Step-by-step exercises that open Chord8 with the right settings pre-loaded. Each lesson builds on the last — start at Level 1 and work your way up.
The lessons here are designed around a simple observation: when a beginner and a working musician look at the same chord, they see two completely different things. The beginner sees a shape — three or four fingers on specific frets. The working musician sees a structure — a root, a third that determines the chord's emotional colour, a fifth that holds the chord together, and any extensions or alterations on top. Closing the gap between those two views is what these lessons exist to do. Every exercise opens the Chord8 visualizer with specific intervals highlighted by colour, so the structural view becomes immediately visible alongside the physical shape your fingers are making.
Lessons are organised into five levels. Level 1 lessons cover the absolute foundations — naming intervals, recognising the major scale by ear and by colour, finding the same chord in multiple positions on your instrument. Level 2 introduces the four basic triad qualities (major, minor, diminished, augmented) and the relationship between triads built on different scale degrees. Level 3 brings in seventh chords and the way they create motion in a progression. Level 4 focuses on extended harmony and voicings — how a 9th chord differs from a 7th chord, why some voicings sound rich while others sound muddy. Level 5 covers analysis and composition — taking a piece you already know and seeing how its harmony works, then using those same patterns in your own writing.

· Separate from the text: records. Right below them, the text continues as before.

$ cat config.mk
export PLATFORM = sky130hd
export DESIGN_NAME = register_file
export DESIGN_NICKNAME = d
export VERILOG_FILES = /design/src/rtl/regfile_pkg.sv /design/src/rtl/regfile_clear_ctrl.sv /design/src/rtl/register_file.sv
export SDC_FILE = /design/constraint.sdc
export NUM_CORES = 2
export LEC_CHECK = 0
export CORE_MARGIN = 3
export CORE_UTILIZATION = 50
export CTS_BUF_LIST = sky130_fd_sc_hd__clkbuf_8
export DETAILED_ROUTE_END_ITERATION = 8
export PLACE_DENSITY = 0.67
export SLEW_MARGIN = 20
export SYNTH_ARGS = -nofsm -noshare
export SYNTH_HDL_FRONTEND = slang
export SYNTH_SLANG_ARGS = --single-unit
export TNS_END_PERCENT = 5
$ cat constraint.sdc
create_clock -name clock -period 47.3 [get_ports clock]
set_input_delay 7.095 -clock clock [delete_from_list [all_inputs] [get_ports clock]]
set_output_delay 7.095 -clock clock [all_outputs]
set_load 0.1 [all_outputs]
$ cat src/rtl/regfile_pkg.sv
// regfile_pkg: shared constants and types for the register file slice.
//   DATA_W / ADDR_W / NUM_REGS : geometry (NUM_REGS must equal 2**ADDR_W)
//   reg_addr_t / reg_data_t    : address and data word types
//   rf_state_t                 : clear sequencer states (IDLE, CLEAR)
// Optional feature macro used by register_file: REGFILE_BYPASS_EN.
package regfile_pkg;

  localparam int DATA_W   = 16;
  localparam int ADDR_W   = 6;
  localparam int NUM_REGS = 64;

  typedef logic [ADDR_W-1:0] reg_addr_t;
  typedef logic [DATA_W-1:0] reg_data_t;

  typedef enum logic [0:0] {
    IDLE  = 1'b0,
    CLEAR = 1'b1
  } rf_state_t;

  // Final address written by the clear sequence.
  localparam reg_addr_t LAST_ADDR = reg_addr_t'(NUM_REGS - 1);

endpackage

$ cat src/rtl/regfile_clear_ctrl.sv
// regfile_clear_ctrl: bulk-clear sequencer for the register file.
// Ports:
//   clock       in  rising-edge clock
//   reset       in  asynchronous active-high reset
//   clear_req   in  request pulse; accepted only in IDLE
//   clr_active  out high while the sequencer is in CLEAR (array write owner)
//   clr_addr    out register currently being zeroed
//   busy        out registered busy flag, high for exactly NUM_REGS cycles
//   state_dbg   out current FSM state, for observation
// Once started, the sequence always runs to NUM_REGS-1; further requests
// are ignored rather than restarting the walk.
module regfile_clear_ctrl
  import regfile_pkg::*;
(
  input  logic      clock,
  input  logic      reset,
  input  logic      clear_req,
  output logic      clr_active,
  output reg_addr_t clr_addr,
  output logic      busy,
  output rf_state_t state_dbg
);

  rf_state_t state;
  reg_addr_t counter;

  always_ff @(posedge clock or posedge reset) begin
    if (reset) begin
      state   <= IDLE;
      counter <= '0;
      busy    <= 1'b0;
    end else begin
      case (state)
        IDLE: begin
          if (clear_req) begin
            state   <= CLEAR;
            counter <= '0;
            busy    <= 1'b1;
          end
        end
        CLEAR: begin
          if (counter == LAST_ADDR) begin
            state   <= IDLE;
            counter <= '0;
            busy    <= 1'b0;
          end else begin
            counter <= counter + 1'b1;
          end
        end
        default: begin
          state   <= IDLE;
          counter <= '0;
          busy    <= 1'b0;
        end
      endcase
    end
  end

  assign clr_active = (state == CLEAR);
  assign clr_addr   = counter;
  assign state_dbg  = state;

endmodule

$ cat src/rtl/register_file.sv
// register_file: architectural register file, 3 registered read ports and
// 2 write ports, with a bulk-clear sequencer for soft reinitialisation.
// Ports:
//   clock, reset            rising-edge clock, async active-high reset
//   rd1/rd2/rd3             read addresses
//   rd1_out/rd2_out/rd3_out read data, one cycle after the address
//   wr1, wr1_data, wr1_enable  write port 1
//   wr2, wr2_data, wr2_enable  write port 2 (wins over port 1 on same address)
//   clear_req               pulse: zero all registers, one per cycle
//   busy                    high while the clear sequence runs
// Macro REGFILE_BYPASS_EN: when defined, a read of the address being written
// in the same cycle returns the new data (wr2 > wr1 > array), and a read of
// the entry being cleared returns 0. When undefined, reads always return the
// array contents as they were before the edge.
//
// Handshake: there is no flow control. Write strobes are single-cycle and
// are sampled on the rising edge; they are dropped (not queued) while busy.
// Reads are never stalled.
module register_file
  import regfile_pkg::*;
(
  input  logic      clock,
  input  logic      reset,
  input  reg_addr_t rd1,
  input  reg_addr_t rd2,
  input  reg_addr_t rd3,
  output reg_data_t rd1_out,
  output reg_data_t rd2_out,
  output reg_data_t rd3_out,
  input  reg_addr_t wr1,
  input  reg_data_t wr1_data,
  input  logic      wr1_enable,
  input  reg_addr_t wr2,
  input  reg_data_t wr2_data,
  input  logic      wr2_enable,
  input  logic      clear_req,
  output logic      busy
);

  reg_data_t mem [NUM_REGS];

  logic      clr_active;
  reg_addr_t clr_addr;
  rf_state_t clr_state;

  regfile_clear_ctrl u_clear_ctrl (
    .clock      (clock),
    .reset      (reset),
    .clear_req  (clear_req),
    .clr_active (clr_active),
    .clr_addr   (clr_addr),
    .busy       (busy),
    .state_dbg  (clr_state)
  );

  // Execute-stage writes only land while the sequencer is idle.
  logic wr1_go;
  logic wr2_go;
  assign wr1_go = wr1_enable && !clr_active;
  assign wr2_go = wr2_enable && !clr_active;

  // Array update. Port 2 is assigned last so it overrides port 1 when both
  // target the same register in one cycle.
  always_ff @(posedge clock or posedge reset) begin
    if (reset) begin
      for (int i = 0; i < NUM_REGS; i++) begin
        mem[i] <= '0;
      end
    end else if (clr_active) begin
      mem[clr_addr] <= '0;
    end else begin
      if (wr1_go) mem[wr1] <= wr1_data;
      if (wr2_go) mem[wr2] <= wr2_data;
    end
  end

  // Read-data selection for the three ports.
  reg_addr_t rd_addr [3];
  reg_data_t rd_next [3];

  assign rd_addr[0] = rd1;
  assign rd_addr[1] = rd2;
  assign rd_addr[2] = rd3;

  always_comb begin
    for (int p = 0; p < 3; p++) begin
      rd_next[p] = mem[rd_addr[p]];
`ifdef REGFILE_BYPASS_EN
      if (wr2_go && (wr2 == rd_addr[p])) begin
        rd_next[p] = wr2_data;
      end else if (wr1_go && (wr1 == rd_addr[p])) begin
        rd_next[p] = wr1_data;
      end else if (clr_active && (clr_addr == rd_addr[p])) begin
        rd_next[p] = '0;
      end
`endif
    end
  end

  always_ff @(posedge clock or posedge reset) begin
    if (reset) begin
      rd1_out <= '0;
      rd2_out <= '0;
      rd3_out <= '0;
    end else begin
      rd1_out <= rd_next[0];
      rd2_out <= rd_next[1];
      rd3_out <= rd_next[2];
    end
  end

endmodule
After elaboration in Yosys (flattened, before gate mapping)
Index checks and enable logic that the tools add are counted. Widths: inputs -> output; s select.

$add $sub $neg: 1. Bitwise gates (word level): 9. Magnitude comparators: 9. Mux-type cells: 30. Reductions and logical operators: 7. Equal/unequal tests: 3.

Operator list (number): $mux 1024 (4); $bwmux 1024 (2); $and 1024x1024->1024 (1); $not 1024->1024 (1); $bmux 16 s6 (3); $demux 16 s6 (3); $mux 16 (9); $ge 7x7->1 const B (6); $not 6->7 (6); $lt 7x1->1 const B (3); $mux 6 (2); $pmux 6 s2 (1); $add 6x1->6 const B (1); $eq 6x6->1 const B (1); $logic_and 1x1->1 (5); $mux 1 (4); $ne 2x2->1 const B (2); $pmux 1 s2 (2); $reduce_and 2->1 (1); $logic_not 1->1 (1); $not 1->1 (1).

Input bits: 67. Logic and storage cells: 129. Output and inout bits: 49. Flip-flop bits (word level): 1080.

Longest topological paths before layout
Depth after elaboration: 11. Depth in mapped cells: 10. Gate-level depth less buffers: 6.

Modules after synthesis
Synthesis repeated with hierarchy kept, for this count alone.

Cells, all modules: 8361. Area total of the unflattened synthesis: 82479.1 sq um.

By module, submodules not included: register_file (times used 1, sequential area each 26825.7 sq um, cells an instance 8318, area an instance 82081.2 sq um); regfile_clear_ctrl (times used 1, sequential area each 200.2 sq um, cells an instance 43, area an instance 397.9 sq um).

Worst setup path after synthesis
No wires, ideal clock.

Kind: input to register. Start: input rd1[0]. End: register rd1_out[10]. Setup time: 120 ps. Path slack: 38318 ps. Arrival time: 8862 ps. Stages on the path: 8. Cell sequence: buf_2 buf_4 buf_4 buf_2 mux4_2 mux2i_1 nand2_1 a31o_2.

RTL lines: from (decl) (line register_file.sv:24) `input reg_addr_t rd1,`; to (signal assigned) (line register_file.sv:106) `rd1_out <= rd_next[0];`; to (decl) (line register_file.sv:27) `output reg_data_t rd1_out,`.

==> flow_metrics.tcl <==
set metrics [dict create \
    dr_wl_met3_mm 84.1 \
    finClkSkew_ns 0.0629 \
    hold_path.class "flip-flop to flip-flop" \
    synth_edf_count 0 \
    vias 83942 \
    cp_data_required_time_ns 48.36 \
    whs_endpoint "mem[215]" \
    fmax_mhz 92.0 \
    ant_nets 0 \
    worstPathCellList "clkdlybuf4s50_1 > inv_8 > buf_4 > buf_4 > buf_4 > buf_4" \
    nets 8039 \
    mappedNetlistArea_um2 84600 \
    area_delta_synth_final_pct 7.75 \
    initial_core_util_pct 50.5 \
    synth_top_family_by_area "multiplexers" \
    critical_path_buf_inv_count 6 \
    p_clk_share_pct 37.7 \
    clock-root-buffer "clkbuf_8" \
    cp_top_family "buffers and inverters" \
    yosysWarnings 0 \
    synth_top_cell_by_area "dfrtp_1" \
    post-place-ws_ns 35.35 \
    routabilityCongestion 1.08 \
    crit_path_frequent_cell "buf_4" \
    hpwl_mm 295 \
    tns_ns 0 \
    finalSetupViolCount 0 \
    period_needed_ns 10.87 \
    clock_latency_ns 1.08 \
    avgViaCountPerCell 8.08 \
    cts.clk_slew.worst_paths_ns 0.06 \
    worstReg2RegStart "u_clear_ctrl.clr_active" \
    synth_top_area_share_pct 32.0 \
    post_cts_buffers 0 \
    ys.flop_type "dfrtp_1" \
    ys_seq_area_share_pct 32.0 \
    intPower_mw 1.70 \
    dr.first_iter.drc_count 16059 \
    ioPinCount 116 \
    start_kind "input pin" \
    arrival_ns 11.93 \
    synthTopCellsByArea "dfrtp_1, mux4_2, mux2i_1" \
    seq_power_share_pct 38.3 \
    grt_use_total_pct 50.8 \
    die_y_um 417 \
    numCtsBuffers 203 \
    switching_power_mw 1.03 \
    syn_nets 8465 \
    port_buffers 115 \
    drc 0 \
    synth-xor-area-share_pct 0 \
    synth_compound_area_share_pct 23.4 \
    route.met2.wl_mm 175 \
    final-max-slew-violation-count 0 \
    synth.most_common_cell "dfrtp_1" \
    utilization_pct 54.4 \
    coreArea_um2 168000 \
    relSlewSlack_pct 4.44 \
    worstSetupEndpointType "async pin" \
    p_sw_share_pct 37.7 \
    p_leak_nw 37.3 \
    min_from "mem[215]" \
    grt_pass1_vias 75965 \
    syn_inst 8397 \
    r2r-end "mem[341]" \
    clockBufferDepth 3 \
    route.detailed.wl_per_inst_um 43.5 \
    synth.avg_cell_area_um2 10.1 \
    synthMuxAreaShare_pct 29.7 \
    fillers 14666 \
    rsz0062_at_grt "false" \
    dieArea_um2 174000 \
    cpMaxStageDelayCell "buf_4" \
    cts_tree "done" \
    critPathMaxFanout 100 \
    ys_async_sr_fraction_pct 100 \
    routed.top_layer "met5" \
    combPwrFrac_pct 24.0 \
    powerDensity_nw_per_um2 30.0 \
    worst_slew_pin_slew_ns 1.42 \
    final_hold_viol_count 0 \
    slowest_delay_ns 0.91 \
    cts_sinks 1080 \
    irDropWorstVdd_v 0.0000445 \
    yosys.area_share.simple_pct 9.15 \
    routed_wl_mm 452 \
    grt_overflow 0 \
    synth.distinct_cells 80 \
    status "complete, no violations" \
    r2r_slack_ns 42.33 \
    ys_ff_latch 1080 \
    antenna_found_initial 62 \
    grt_max_degree 124 \
    die_w_um 417 \
    num_rows 150 \
    timing.final.ws_setup_ns 36.43 \
    cts_max_level 4 \
    drive_above_1_share_pct 19.8 \
    path_class "input pin to async pin" \
    drv_cap 0 \
    synth_adder_area_share_pct 0.0148 \
    cts_hold_buf 0 \
    synthTopCellsByCount "dfrtp_1, a22o_1, mux2i_1, a21oi_1, mux4_2" \
    post-route-period-util_pct 23.0 \
    dr.pass1.iters 8 \
    grt_pass1_wl_mm 624 \
    wirelength_met1_mm 154 \
    hold_depth 1 \
    cts_resized 0 \
    worst_r2r_path_depth 7 \
]
## placed cells by master (no fill, tap or decap), types with 47 or more instances in the layout
cell type and n:
a31oi_1 129, clkbuf_8 276, clkdlybuf4s50_1 73, a21oi_1 764, nand3_1 123, o21ai_0 527
a22oi_1 59, a21o_1 49, buf_4 312, mux4_2 741, nor2b_1 47, o22ai_1 148
nand2_1 540, a22o_1 819, nor2_1 703, a211oi_1 61, dfrtp_1 1079, inv_1 73
o2bb2ai_1 143, mux2i_1 808
## through the flow
step                      total power, mW  hold WS (ns)  area [µm²]  std cells
after global routing                 2.76         0.553       91000      10358
after detailed placement             1.66         0.518       86400       9962
after floorplan                      1.39         0.478       84600       8397
after global placement               1.65         0.507       86400       9959
after CTS                            2.67         0.536       90800      10337
final                                2.73         0.539       91100      10390
## cells by family after synthesis
logic type,Yosys count
AND/OR/NAND/NOR,1720
buffers and inverters,1082
flip-flops,1080
adder cells (fa/ha/maj),1
multiplexers,1582
AO/OA/AOI/OAI,2932
## flip-flops by register name, summed over array words and instances, names as in the netlist
register and count:
mem 1024, rd1_out 16, rd2_out 16, rd3_out 16
u_clear_ctrl.busy 1, u_clear_ctrl.clr_active 1, u_clear_ctrl.clr_addr 6
## how the worst max path moves through the flow
stage	startpoint	end	slack, ns	cells after the start
after global placement	reset	mem[266]	35.29	6
after CTS	reset	mem[266]	36.40	6
after detailed placement	reset	mem[266]	35.35	6
final	reset	mem[334]	36.43	6
after global routing	reset	mem[266]	35.88	6
after floorplan	reset	mem[0]	9.80	1
## power by group through the flow
stage	Sequential [mW]	Clock [mW]	Combinational, mW
after floorplan	1.06	0	0.327
after global placement	1.05	0	0.598
after detailed placement	1.06	0	0.604
after CTS	1.04	1.02	0.606
after global routing	1.05	1.06	0.654
final	1.05	1.03	0.656
## cell type report
cell class	instances	area (µm²)	share of cell area, %
Clock inverter	100	608	0.667
Clock buffer	275	3780	4.15
Antenna cell	45	113	0.124
Multi-Input combinational cell	6235	53200	58.4
Timing Repair Buffer	427	3510	3.86
Sequential cell	1080	27000	29.7
Tap cell	2204	2760	3.03
Inverter	24	105	0.115
## layer usage
layer | global-route usage (%) | vias up
li1 | - | 31813
met1 | 62.2 | 41963
met2 | 66.9 | 8258
met3 | 30.4 | 1844
met4 | 32.1 | 64
met5 | 3.45 | -
## worst reg2reg max path: stages (launching register included)
cell and delay (ns):
dfrtp_4 0.72, inv_8 0.65, buf_4 0.88, buf_4 0.91, buf_4 1.01, o21ai_0 0.32, o21ai_0 0.24, o2bb2ai_1 0.14
Note: power is estimated with default switching activity, not from simulation.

You do not need to complete every lesson at one level before moving up. If a Level 3 lesson catches your eye and you have the basic vocabulary, jump in — the lessons cross-link to the prerequisite ideas in our music theory reference, so you can fill gaps as they appear rather than working through them in strict order. The goal is not to grind through a curriculum; it is to build the kind of theoretical intuition that makes practising more focused and listening more rewarding.